2. Data Extraction: Once the LLM had been trained and there was minimal error detected in its analysis of the documents, then it was used to extract information from all of the remaining documents. While the tool can assist in extracting useful information from contracts, it is important to recognize that some cases may require additional manual checks. The source code comes equipped with guidelines on how to set the tool up and begin using it for data extraction, and is structured in such a way as to be easily upgraded with future AI models.

3. Data Quality: Once the AI tool summarizes each contract, it applies a series of post-processes aimed at minimizing the possibility of hallucinations.

Lessons Learned & Recommendations

We developed the tool through listening and learning from HackCorruption teams from different regions. And yet, that was only the beginning of the learning journey. Here are three lessons we learned while conceptualizing and creating this AI tool:

    1. Cloud is better, but local still works: Having access to cloud resources can help you speed up the training process, but it is not mandatory – you can still use your pc/laptop and obtain good results.
  • Flexibility and adaptability are key: AI is an evolving area with new LLMs, tools, and free libraries appearing almost every week. As such, it is paramount to keep well-informed and to ensure that the source code written for these new tools can be easily upgraded to ensure they don’t quickly become outdated.

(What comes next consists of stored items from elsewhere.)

===== src/rtl/qpv_div.sv =====
module qpv_div #(
  parameter int unsigned NUM_W = 68,
  parameter int unsigned DEN_W = 48
) (
  input  logic             clk,
  input  logic             rst_n,
  input  qpv_pkg::div_req_t req,
  input  logic [NUM_W-1:0] num,
  input  logic [DEN_W-1:0] den,
  output qpv_pkg::div_rsp_t rsp
);
  import qpv_pkg::*;

  `include "quadrature_position_velocity_core_macros.svh"

  localparam int unsigned CNT_W = $clog2(NUM_W + 1);

  logic [NUM_W-1:0] num_r;
  logic [DEN_W-1:0] den_r;
  logic [DEN_W-1:0] rem_r;
  logic [31:0]      q_r;
  logic             ovf_r;
  logic             neg_r;
  logic [CNT_W-1:0] cnt_r;
  logic             busy_r;
  logic             done_r;

  logic [DEN_W:0]   trial;
  logic [DEN_W:0]   diff;
  logic             ge;
  logic [31:0]      lim;
  logic             over;

  assign trial = {rem_r, num_r[NUM_W-1]};
  assign diff  = trial - {1'b0, den_r};
  assign ge    = (trial >= {1'b0, den_r});

  always_ff @(posedge clk) begin
    if (!rst_n) begin
      busy_r <= 1'b0;
      done_r <= 1'b0;
      cnt_r  <= '0;
    end else begin
      done_r <= 1'b0;
      if (req.start) begin
        busy_r <= 1'b1;
        cnt_r  <= CNT_W'(NUM_W);
      end else if (busy_r) begin
        cnt_r <= cnt_r - CNT_W'(1);
        if (cnt_r == CNT_W'(1)) begin
          busy_r <= 1'b0;
          done_r <= 1'b1;
        end
      end
    end
  end

  always_ff @(posedge clk) begin
    if (req.start) begin
      num_r <= num;
      den_r <= den;
      rem_r <= '0;
      q_r   <= '0;
      ovf_r <= 1'b0;
      neg_r <= req.neg;
    end else if (busy_r) begin
      num_r <= {num_r[NUM_W-2:0], 1'b0};
      rem_r <= ge ? diff[DEN_W-1:0] : trial[DEN_W-1:0];
      q_r   <= {q_r[30:0], ge};
      ovf_r <= ovf_r | q_r[31];
    end
  end

  assign lim  = sat_limit(neg_r);
  assign over = ovf_r || (q_r > lim);

  assign rsp.busy = busy_r;
  assign rsp.done = done_r;
  assign rsp.sat  = over;
  assign rsp.quot = over ? lim : q_r;

  `QPV_ASSERT_IMP(a_no_start_busy, clk, rst_n, req.start, !busy_r && !done_r)
  `QPV_ASSERT_NXT(a_done_after_last, clk, rst_n, busy_r && cnt_r == CNT_W'(1), done_r && !busy_r)
  `QPV_ASSERT_IMP(a_sat_is_limit, clk, rst_n, done_r && over, rsp.quot == sat_limit(neg_r))

endmodule
## config.mk

```make
export PLATFORM = sky130hd
export DESIGN_NAME = lhto_cell
export DESIGN_NICKNAME = d
export VERILOG_FILES = /design/src/rtl/lhto_pkg.sv /design/src/rtl/lhto_cell.sv
export SDC_FILE = /design/constraint.sdc
export NUM_CORES = 1
export LEC_CHECK = 0
export ABC_CLOCK_PERIOD_IN_PS = 1900
export BUFFER_PORTS_ARGS = -buffer_cell sky130_fd_sc_hd__buf_2
export CELL_PAD_IN_SITES_DETAIL_PLACEMENT = 0
export CELL_PAD_IN_SITES_GLOBAL_PLACEMENT = 2
export CORE_AREA = 5 5 110 112
export DETAILED_ROUTE_END_ITERATION = 8
export DIE_AREA = 0 0 115 117
export GPL_TIMING_DRIVEN = 0
export PLACE_DENSITY = 0.85
export RECOVER_POWER = 25
export SLEW_MARGIN = 10
export SYNTH_ARGS = -nofsm -noshare
export SYNTH_HDL_FRONTEND = slang
export SYNTH_SLANG_ARGS = --single-unit
```

## constraint.sdc

```tcl
create_clock -name clk -period 1.9 [get_ports clk]
set_input_delay 0.095 -clock clk [delete_from_list [all_inputs] [get_ports clk]]
set_output_delay 0.095 -clock clk [all_outputs]
set_load 0.01 [all_outputs]
```

## src/rtl/lhto_pkg.sv

```systemverilog
// shared types, codes and letter helpers for the letter hash table
package lhto_pkg;

    localparam int PRIME_SLOTS = 26;
    localparam int CHAR_W      = 8;
    localparam int HOME_W      = 5;
    localparam int SLOT_W      = 7;

    localparam logic [1:0] CMD_FIND   = 2'd0;
    localparam logic [1:0] CMD_INSERT = 2'd1;
    localparam logic [1:0] CMD_DELETE = 2'd2;

    localparam logic [2:0] ST_OK         = 3'd0;
    localparam logic [2:0] ST_NOT_FOUND  = 3'd1;
    localparam logic [2:0] ST_DUPLICATE  = 3'd2;
    localparam logic [2:0] ST_FULL       = 3'd3;
    localparam logic [2:0] ST_EMPTY      = 3'd4;
    localparam logic [2:0] ST_NOT_LETTER = 3'd5;

    localparam logic [7:0] UPPER_A = 8'd65;
    localparam logic [7:0] UPPER_Z = 8'd90;
    localparam logic [7:0] CASE_OFS = 8'd32;
    localparam logic [7:0] LOWER_A = 8'd97;
    localparam logic [7:0] LOWER_Z = 8'd122;

    typedef struct packed {
        logic [1:0]        command;
        logic [CHAR_W-1:0] letter;
    } lhto_in_t;

    typedef struct packed {
        logic [2:0]        status;
        logic [SLOT_W-1:0] slot_index;
    } lhto_out_t;

    // query token that walks the cell row
    typedef struct packed {
        logic              valid;
        logic [1:0]        command;
        logic [CHAR_W-1:0] letter;
        logic [HOME_W-1:0] home;
        logic              home_used;
        logic              hit;
        logic              has_empty;
        logic              has_cand;
        logic [CHAR_W-1:0] cand_char;
    } lhto_tok_t;

    // broadcast update to the cells
    typedef struct packed {
        logic              wr_en;
        logic              clr_en;
        logic [CHAR_W-1:0] wr_char;
        logic [HOME_W-1:0] wr_home;
    } lhto_wr_t;

    function automatic logic [CHAR_W-1:0] fold_case(input logic [CHAR_W-1:0] c);
        logic [CHAR_W-1:0] f;
        f = c;
        if (c >= UPPER_A && c <= UPPER_Z)
        begin
            f = c + CASE_OFS;
        end
        return f;
    endfunction

    function automatic logic is_letter(input logic [CHAR_W-1:0] c);
        logic [CHAR_W-1:0] f;
        f = fold_case(c);
        return (f >= LOWER_A) && (f <= LOWER_Z);
    endfunction

    function automatic logic [HOME_W-1:0] home_of(input logic [CHAR_W-1:0] c);
        logic [CHAR_W-1:0] d;
        d = fold_case(c) - LOWER_A;
        return d[HOME_W-1:0];
    endfunction

endpackage

```

## src/rtl/lhto_cell.sv

```systemverilog
// one table slot: stored entry plus one stage of the query token path
module lhto_cell #(
    parameter int IDX_W = 7
) (
    input  logic                 clk,
    input  logic                 rst_n,
    input  logic [IDX_W-1:0]     slot,
    input  lhto_pkg::lhto_tok_t  tok_in,
    input  logic [IDX_W-1:0]     hit_idx_in,
    input  logic [IDX_W-1:0]     empty_idx_in,
    input  logic [IDX_W-1:0]     cand_idx_in,
    output lhto_pkg::lhto_tok_t  tok_out,
    output logic [IDX_W-1:0]     hit_idx_out,
    output logic [IDX_W-1:0]     empty_idx_out,
    output logic [IDX_W-1:0]     cand_idx_out,
    input  lhto_pkg::lhto_wr_t   wr,
    input  logic [IDX_W-1:0]     wr_idx,
    input  logic [IDX_W-1:0]     clr_idx
);
    import lhto_pkg::*;

    logic [CHAR_W-1:0] char_reg;
    logic [HOME_W-1:0] home_reg;
    lhto_tok_t         tok_reg, tok_next;
    logic [IDX_W-1:0]  hit_idx_reg, hit_idx_next;
    logic [IDX_W-1:0]  empty_idx_reg, empty_idx_next;
    logic [IDX_W-1:0]  cand_idx_reg, cand_idx_next;
    logic              is_ovf;
    logic              occupied;

    assign is_ovf   = (slot >= IDX_W'(PRIME_SLOTS));
    assign occupied = (char_reg != '0);

    always_comb
    begin
        tok_next       = tok_in;
        hit_idx_next   = hit_idx_in;
        empty_idx_next = empty_idx_in;
        cand_idx_next  = cand_idx_in;
        if (tok_in.valid)
        begin
            if (slot == IDX_W'(tok_in.home))
            begin
                tok_next.home_used = occupied;
            end
            if (occupied && char_reg == tok_in.letter)
            begin
                tok_next.hit = 1'b1;
                hit_idx_next = slot;
            end
            // first free overflow slot
            if (is_ovf && !occupied && !tok_in.has_empty)
            begin
                tok_next.has_empty = 1'b1;
                empty_idx_next     = slot;
            end
            // first overflow entry sharing the home, for promotion
            if (is_ovf && occupied && home_reg == tok_in.home && !tok_in.has_cand)
            begin
                tok_next.has_cand  = 1'b1;
                tok_next.cand_char = char_reg;
                cand_idx_next      = slot;
            end
        end
    end

    always_ff @(posedge clk or negedge rst_n)
    begin
        if (!rst_n)
        begin
            char_reg <= '0;
            home_reg <= '0;
            tok_reg  <= '0;
        end
        else
        begin
            tok_reg <= tok_next;
            if (wr.wr_en && wr_idx == slot)
            begin
                char_reg <= wr.wr_char;
                home_reg <= wr.wr_home;
            end
            else if (wr.clr_en && clr_idx == slot)
            begin
                char_reg <= '0;
                home_reg <= '0;
            end
        end
    end

    always_ff @(posedge clk)
    begin
        hit_idx_reg   <= hit_idx_next;
        empty_idx_reg <= empty_idx_next;
        cand_idx_reg  <= cand_idx_next;
    end

    assign tok_out       = tok_reg;
    assign hit_idx_out   = hit_idx_reg;
    assign empty_idx_out = empty_idx_reg;
    assign cand_idx_out  = cand_idx_reg;

endmodule

```

==> results.json, run 1 <==
{
  "status": "finished, violations left",
  "failed_checks": "negative setup slack",
  "wire_per_inst_um": 15.6,
  "post-synth-top-count-cell": "dfrtp_1",
  "max_freq_mhz": 478,
  "finalSetupViolations": 18,
  "areaGrowthSynthToFinish_pct": 71.1,
  "clkTransAtPathRegs_ns": 0.06,
  "post-place-ws_ns": -0.280,
  "synth_warnings": 0,
  "report.final.slew_viol_count": 0,
  "netlist_instances": 198,
  "dp_hpwl_um": 6250,
  "slew_headroom_pct": 34.6,
  "dp_cells": 471,
  "path_max_fanout": 7,
  "grt.busiest_layer": "met2",
  "worst-setup-path-type": "flop to flop",
  "cpLargestDelayFamily": "simple AND/OR/NAND/NOR gates",
  "die-area_um2": 13500,
  "drtAntennaViolNets": 0,
  "dr.pass1.iters": 5,
  "crit_arrival_ns": 2.30,
  "grt_use_met3_pct": 4.94,
  "drt_drc_violations_left": 0,
  "yosysTopAreaCell": "dfrtp_1",
  "grt_overflow": 0,
  "maxCapViolations": 0,
  "synth_cell_types": 28,
  "peakVddDrop_uv": 321,
  "cts.sinks": 62,
  "instances_no_fill": 554,
  "io_buffers": 130,
  "worst_path_largest_cell_delay_ns": 0.56,
  "root_buffer": "clkbuf_16",
  "crit_required_ns": 2.11,
  "synth.top_cell.area_share_pct": 39.9,
  "fin_ws_ns": -0.193,
  "fin_crit_sh_pct": 110,
  "tritoncts": "built",
  "post-route-min-period_ns": 2.09,
  "fin_nets": 493,
  "syn_nets": 285,
  "crit_chain": "or4_4 -> or2_4 -> or3_4 -> mux2_4",
  "via_per_inst": 4.07,
  "drt-initial-drc-count": 52,
  "rows": 39,
  "grtUsageMet2_pct": 22.4,
  "yosys-top-cells-count": "dfrtp_1, xnor2_1, dfxtp_1",
  "grt_max_degree": 42,
  "synth-edff-count": 0,
  "die_width_um": 115,
  "worstHoldPathType": "input port to flop",
  "async_flop_share_pct": 66.1,
  "ios": 136,
  "ys.flop_type": "dfrtp_1",
  "yosysSeqAreaShare_pct": 56.3,
  "power.leakage_nw": 2.14,
  "largest_reg_flops": 28,
  "antenna_found_initial": 1,
  "numCtsBuffers": 9,
  "syn_avg_cell_area_um2": 13.0,
  "start_kind": "flop",
  "netlist_top_cells_area": "dfrtp_1, dfxtp_1, mux2_2",
  "htreeDepth": 3,
  "rsz0062_at_grt": "true",
  "use_met1_pct": 14.4,
  "synth.cell_area_um2": 2570,
  "die_h_um": 117,
  "grt_usage_pct": 12.7,
  "vias": 2254,
  "start_util_pct": 23.1,
  "finClkSkew_ns": 0.00756,
  "cp_slowest_cell": "or4_4",
  "clk_latency_ns": 0.33,
  "tightestPinTransition_ns": 0.981,
  "clockBufferDepth": 2,
  "finalHoldViolations": 0,
  "routed_wl_um": 8640,
  "end_kind": "flop",
  "finalWeightedCongestion": 0.719,
  "path_buf_inv": 0,
  "grt_pass1_wl_um": 12800,
  "grt_pass1_vias": 2521,
  "ys_ff_latch": 62,
  "num_antenna_cells": 0,
  "power_density_nw_per_um2": 862,
  "drive_above_1_share_pct": 42.6,
  "coreArea_um2": 11100
}
## logic make-up after synthesis
logic type                after synthesis  share of synthesized area [%]
buffers and inverters                  24                           4.09
muxes                                  43                           19.2
xor gates and xnor gates               32                           10.9
AOI/OAI and AO/OA                      19                           4.38
DFF                                    62                           56.3
and+or+nand+nor                        18                           5.07
## report_power, final
group          internal (mW)  total (mW)  switching, mW
Combinational          0.430       0.763          0.332
Sequential              1.42        1.47         0.0476
Clock                  0.993        1.56          0.564
## layer usage
| metal | up-vias | share of wire (%) |
|---|---|---|
| met1 | 1055 | 41 |
| met3 | 14 | 8.7 |
| met4 | 2 | 1.1 |
| met2 | 96 | 49 |
| met5 | - | 0.23 |
| li1 | 1087 | - |
## path summary, 6_finish.rpt
kind                                         start                        to  slack [ns]  cells after the start
hold / removal                              wr[12]   char_reg[7]$_DFFE_PN0P_       0.008                      3
max in group asynchronous                    rst_n     tok_out[16]$_DFF_PN0_        0.82                      2
hold reg to reg            home_reg[4]$_DFFE_PN0P_   home_reg[4]$_DFFE_PN0P_        0.57                      2
setup reg to reg           char_reg[5]$_DFFE_PN0P_  empty_idx_out[4]$_DFF_P_       -0.19                      4
min in group asynchronous                    rst_n     tok_out[23]$_DFF_PN0_        0.47                      2
setup / recovery           char_reg[5]$_DFFE_PN0P_  empty_idx_out[4]$_DFF_P_       -0.19                      4
## cell type report
type / count / area [um2]
inverters: 14 / 52.6
plain buffers: 9 / 47.5
well taps: 143 / 179
clock inverters: 3 / 17.5
flip-flops and latches: 62 / 1450
multi-input cells: 112 / 1100
repair buffers: 198 / 1280
clock buffers: 13 / 272
fillers: 1103 / 6730
## worst min-delay path, stage by stage
cell and delay [ns]:
buf_2 0.10, inv_1 0.05, mux2i_1 0.05
## stage by stage
stage	power, mW	hold slack, ns	utilization [%]	instance area (um2)	TNS, ns
2_1_floorplan	1.81	-0.201	-	2580	-0.992
3_3_place_gp	2.06	0.210	30.6	3410	-3.70
6_report	3.79	0.00774	39.5	4390	-2.14
5_1_grt	4.00	0.000149	39.5	4390	-3.78
3_5_place_dp	2.08	0.204	30.6	3410	-4.48
4_1_cts	3.81	0.00179	38.9	4330	-1.35
## placed cells by master, fill, tap and decap left out, drive strengths merged, types with 3 or more instances in the layout
| master | netlist | layout |
|---|---|---|
| dlygate4sd3 | 0 | 56 |
| mux2i | 13 | 13 |
| buf | 7 | 120 |
| mux2 | 30 | 30 |
| dfxtp | 21 | 21 |
| xnor2 | 22 | 22 |
| inv | 14 | 14 |
| clkbuf | 3 | 44 |
| nand4 | 5 | 5 |
| dfrtp | 41 | 41 |
| nor4 | 3 | 3 |
| o21ai | 13 | 13 |
| o211ai | 3 | 3 |
| xor2 | 10 | 10 |
## repair_timing
item                                   CTS  global route
buffers inserted                         9             2
cloned                                   0             1
endpoints found under the hold margin   95             1
pin swaps                                1             6
hold buffers                            55             1
setup endpoints to repair               24            28
resized for setup                        3            20
(Power assumes the default switching activity.)
==> inputs of run 2 (changes only) <==
--- a/config.mk
+++ b/config.mk
@@ -13,6 +13,7 @@
 export DETAILED_ROUTE_END_ITERATION = 8
 export DIE_AREA = 0 0 115 117
 export GPL_TIMING_DRIVEN = 0
+export MAX_ROUTING_LAYER = met4
 export PLACE_DENSITY = 0.85
 export RECOVER_POWER = 25
 export SLEW_MARGIN = 10
==> run 2 against run 1 <==
Against the previous run: the run still ends with negative setup slack left; largest power group unchanged; register-to-register slack hardly changed; fmax hardly changed; non-clock buffer count stayed put; total power hardly changed; worst setup slack better by 0.0012 ns.
==> results.json, run 2 (synthesis results as in run 1) <==
{
  "post-route-min-period_ns": 2.09,
  "largest_reg_flops": 28,
  "slew_headroom_pct": 34.6,
  "rsz0062_at_grt": "true",
  "htreeDepth": 3,
  "fin_total_pwr_mw": 3.79,
  "final_cell_mix": "buf_2, dlygate4sd3_1, dfrtp_1",
  "start_kind": "flop",
  "power_density_nw_per_um2": 861,
  "rows": 39,
  "fin_crit_sh_pct": 110,
  "crit_arrival_ns": 2.30,
  "maxCapViolations": 0,
  "via_per_inst": 4.04,
  "cts.sinks": 62,
  "finalSetupViolations": 15,
  "areaGrowthSynthToFinish_pct": 71.2,
  "end_kind": "flop",
  "die_h_um": 117,
  "drt-initial-drc-count": 64,
  "fin_nets": 493,
  "clockBufferDepth": 2,
  "vias": 2243,
  "tritoncts": "built",
  "grt_overflow": 0,
  "crit_chain": "or4_4 -> or2_4 -> or3_4 -> mux2_4",
  "report.final.slew_viol_count": 0,
  "clkTransAtPathRegs_ns": 0.06,
  "failed_checks": "negative setup slack",
  "finalHoldViolations": 0,
  "drive_above_1_share_pct": 42.6,
  "io_buffers": 130,
  "worst_path_largest_cell_delay_ns": 0.56,
  "drt_drc_violations_left": 0,
  "grt_max_degree": 42,
  "dr.pass1.iters": 6,
  "crit_required_ns": 2.11,
  "cp_slowest_cell": "or4_4",
  "status": "finished, violations left",
  "grt_pass1_wl_um": 12700,
  "clk_latency_ns": 0.33,
  "finClkSkew_ns": 0.00754,
  "power.leakage_nw": 2.14,
  "tightestPinTransition_ns": 0.980,
  "start_util_pct": 23.1,
  "worstHoldPathType": "input port to flop",
  "ios": 136,
  "coreArea_um2": 11100,
  "drtAntennaViolNets": 0,
  "numCtsBuffers": 9,
  "dp_hpwl_um": 6250,
  "wire_per_inst_um": 15.5,
  "grt_pass1_vias": 2521,
  "die-area_um2": 13500,
  "final_common_cell": "buf_2",
  "grt_usage_pct": 13.1,
  "tns_ns": -2.08,
  "fin_ws_ns": -0.192,
  "die_width_um": 115,
  "path_max_fanout": 7,
  "antenna_found_initial": 1,
  "peakVddDrop_uv": 322,
  "root_buffer": "clkbuf_16",
  "finalWeightedCongestion": 0.728,
  "worst-setup-path-type": "flop to flop",
  "max_freq_mhz": 478,
  "routed_wl_um": 8630
}
## run 2: stage by stage
step | instance area [um2] | instances | hold slack (ns) | utilization (%) | setup slack [ns]
2_1_floorplan | 2580 | 198 | -0.201 | - | -0.142
3_3_place_gp | 3410 | 471 | 0.210 | 30.6 | -0.275
3_5_place_dp | 3410 | 471 | 0.204 | 30.6 | -0.280
4_1_cts | 4330 | 551 | 0.00179 | 38.9 | -0.198
5_1_grt | 4400 | 555 | 0.000116 | 39.5 | -0.230
6_report | 4400 | 555 | 0.00918 | 39.5 | -0.192
## run 2: final timing paths
kind | start | endpoint | slack (ns) | depth (start not counted)
setup / recovery | char_reg[5]$_DFFE_PN0P_ | empty_idx_out[4]$_DFF_P_ | -0.19 | 4
hold / removal | wr[12] | char_reg[7]$_DFFE_PN0P_ | 0.009 | 3
setup reg to reg | char_reg[5]$_DFFE_PN0P_ | empty_idx_out[4]$_DFF_P_ | -0.19 | 4
hold reg to reg | home_reg[4]$_DFFE_PN0P_ | home_reg[4]$_DFFE_PN0P_ | 0.57 | 2
max in group asynchronous | rst_n | tok_out[16]$_DFF_PN0_ | 0.82 | 2
min in group asynchronous | rst_n | tok_out[23]$_DFF_PN0_ | 0.47 | 2
## run 2: critical path: cells and delay by family, from the launching register on
kind / cells / cell delay [ns]
muxes: 1 / 0.32
and+or+nand+nor: 3 / 1.25
DFF: 1 / 0.39
## run 2: final cells by class
class                   instances  area, um2
fillers                      1104       6730
flip-flops and latches         62       1450
repair buffers                198       1280
multi-input cells             112       1100
clock buffers                  13        272
well taps                     143        179
inverters                      14       52.6
plain buffers                   9       47.5
clock inverters                 3       17.5
diodes                          1       2.50
## run 2: layer usage
metal  vias to the layer above  global-route usage, %  share of wire, %
li1                       1090                      -                 -
met1                      1050                   14.7                42
met2                        97                   22.4                49
met3                         6                   4.42               7.8
met4                         0                   3.44              0.56
met5                         -                      -                 0
## run 2: timing repair
item	in CTS	in global routing
pin swaps	1	6
buffers inserted	9	2
endpoints found under the hold margin	95	1
gates resized for setup	3	20
hold buffers	55	1
setup endpoints to repair	24	28
cloned	0	1
## run 2: power breakdown
part           leakage [nW]  switching [mW]  internal (mW)
registers             0.680          0.0477           1.42
logic                  1.32           0.332          0.430
clock network         0.141           0.562          0.993
==> inputs of run 3 (changes only) <==
--- a/config.mk
+++ b/config.mk
@@ -9,9 +9,9 @@
 export BUFFER_PORTS_ARGS = -buffer_cell sky130_fd_sc_hd__buf_2
 export CELL_PAD_IN_SITES_DETAIL_PLACEMENT = 0
 export CELL_PAD_IN_SITES_GLOBAL_PLACEMENT = 2
-export CORE_AREA = 5 5 110 112
+export CORE_AREA = 5 5 85 145
 export DETAILED_ROUTE_END_ITERATION = 8
-export DIE_AREA = 0 0 115 117
+export DIE_AREA = 0 0 90 150
 export GPL_TIMING_DRIVEN = 0
 export MAX_ROUTING_LAYER = met4
 export PLACE_DENSITY = 0.85
==> run 3 against run 2 <==
Against the previous run: the flow still finishes with violations (negative setup slack); count of clock-buffer cells in the layout shrank 2; highest routed layer unchanged; largest power group unchanged; non-clock buffer count shrank 7; cell count shrank 3.6%; via count shrank 0.53%; cell area shrank 1.7%.
==> results.json, run 3 (synthesis results as in run 1) <==
{
  "fin_total_pwr_mw": 3.80,
  "areaGrowthSynthToFinish_pct": 68.2,
  "grt_pass1_vias": 2507,
  "fillCellCount": 1089,
  "ios": 136,
  "clockBufferDepth": 2,
  "start_kind": "flop",
  "final_cell_mix": "buf_2, dlygate4sd3_1, dfrtp_1",
  "max_freq_mhz": 480,
  "reg2reg_depth": 4,
  "maxCapViolations": 0,
  "die_width_um": 90,
  "drive_above_1_share_pct": 42.7,
  "timing.rr.start": "char_reg[6]$_DFFE_PN0P_",
  "dr.pass1.iters": 4,
  "finalHoldViolations": 0,
  "clkTransAtPathRegs_ns": 0.06,
  "min_to": "char_reg[4]$_DFFE_PN0P_",
  "end_kind": "flop",
  "drt_drc_violations_left": 0,
  "rows": 51,
  "crit_required_ns": 2.10,
  "finalSetupViolations": 29,
  "num_antenna_cells": 0,
  "crit_arrival_ns": 2.28,
  "hold-worst-slack_ns": 0.00436,
  "wire_per_inst_um": 16.2,
  "rr_endpoint": "empty_idx_out[1]$_DFF_P_",
  "grt_pass1_wl_um": 13400,
  "drt-initial-drc-count": 24,
  "power.leakage_nw": 2.11,
  "fin_crit_sh_pct": 110,
  "path_max_fanout": 7,
  "post-route-min-period_ns": 2.08,
  "hold_depth": 3,
  "routed_wl_um": 8650,
  "failed_checks": "negative setup slack",
  "root_buffer": "clkbuf_16",
  "vias": 2231,
  "io_buffers": 130,
  "tritoncts": "built",
  "grt_overflow": 0,
  "start_util_pct": 23.3,
  "finClkSkew_ns": 0.0119,
  "numCtsBuffers": 9,
  "antenna_found_initial": 0,
  "power_density_nw_per_um2": 879,
  "coreArea_um2": 11000,
  "status": "finished, violations left",
  "rsz0062_at_grt": "true",
  "place_area_um2": 3390,
  "worst-setup-path-type": "flop to flop",
  "finalWeightedCongestion": 0.762,
  "post-place-ws_ns": -0.283,
  "min-delay-start": "wr[9]",
  "dp_hpwl_um": 6310,
  "via_per_inst": 4.17,
  "cts.sinks": 62,
  "fin_ws_ns": -0.182,
  "drtAntennaViolNets": 0,
  "clk_latency_ns": 0.32,
  "rrSetupSlack_ns": -0.18,
  "fin_nets": 486,
  "largest_reg_flops": 28,
  "die-area_um2": 13500,
  "htreeDepth": 3,
  "fin_area_um2": 4320,
  "grt_max_degree": 42,
  "worstHoldPathType": "input port to flop",
  "peakVddDrop_uv": 472,
  "final_common_cell": "buf_2",
  "report.final.slew_viol_count": 0,
  "grt_usage_pct": 13.2,
  "tns_ns": -1.97,
  "slew_headroom_pct": 35.1,
  "die_h_um": 150,
  "tightestPinTransition_ns": 0.973
}
[run 3: layer usage]
layer  up-vias  global-route usage, %  wire (um)
met2        85                   24.6       4970
li1       1073                      -          -
met1      1062                   12.7       3060
met4         0                   4.55        165
met5         -                      -          0
met3        11                   4.02        458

Learn from others: As all those involved in HackCorruption over the past three years know, collaboration is the key to success. There is a huge community of developers and researchers who offer their code examples, tools, and experience for free. Learn from them and see what you can incorporate into your own projects.

                                               Cheri Leigh-Erasmus from Accountability Lab speaking at the learning event in Mexico

While this is an ongoing project and there will be many more lessons to learn as we progress, there are two recommendations that we have identified to date that can help potential users and developers looking to utilize AI to its fullest potential:

  1. Invest some time to learn the basics of how AI really works. You don’t need to read all the papers nor understand all the math or coding behind it, but, as with everything, the better you understand the basics, the more likely you are to use the tool effectively.
  2. It’s important to keep in mind that not all libraries are open source, especially those for processing pdf files. As such, it may take time to change the code later if a library substitution is needed.

With our application submitted for this AI Contract Summarizer tool to be registered as a Digital Public Good (DPG), it will soon be available for use by all working to curb corruption in public procurement. Keep an eye out for a follow-up blog that announces the tool’s successful registration as a DPG!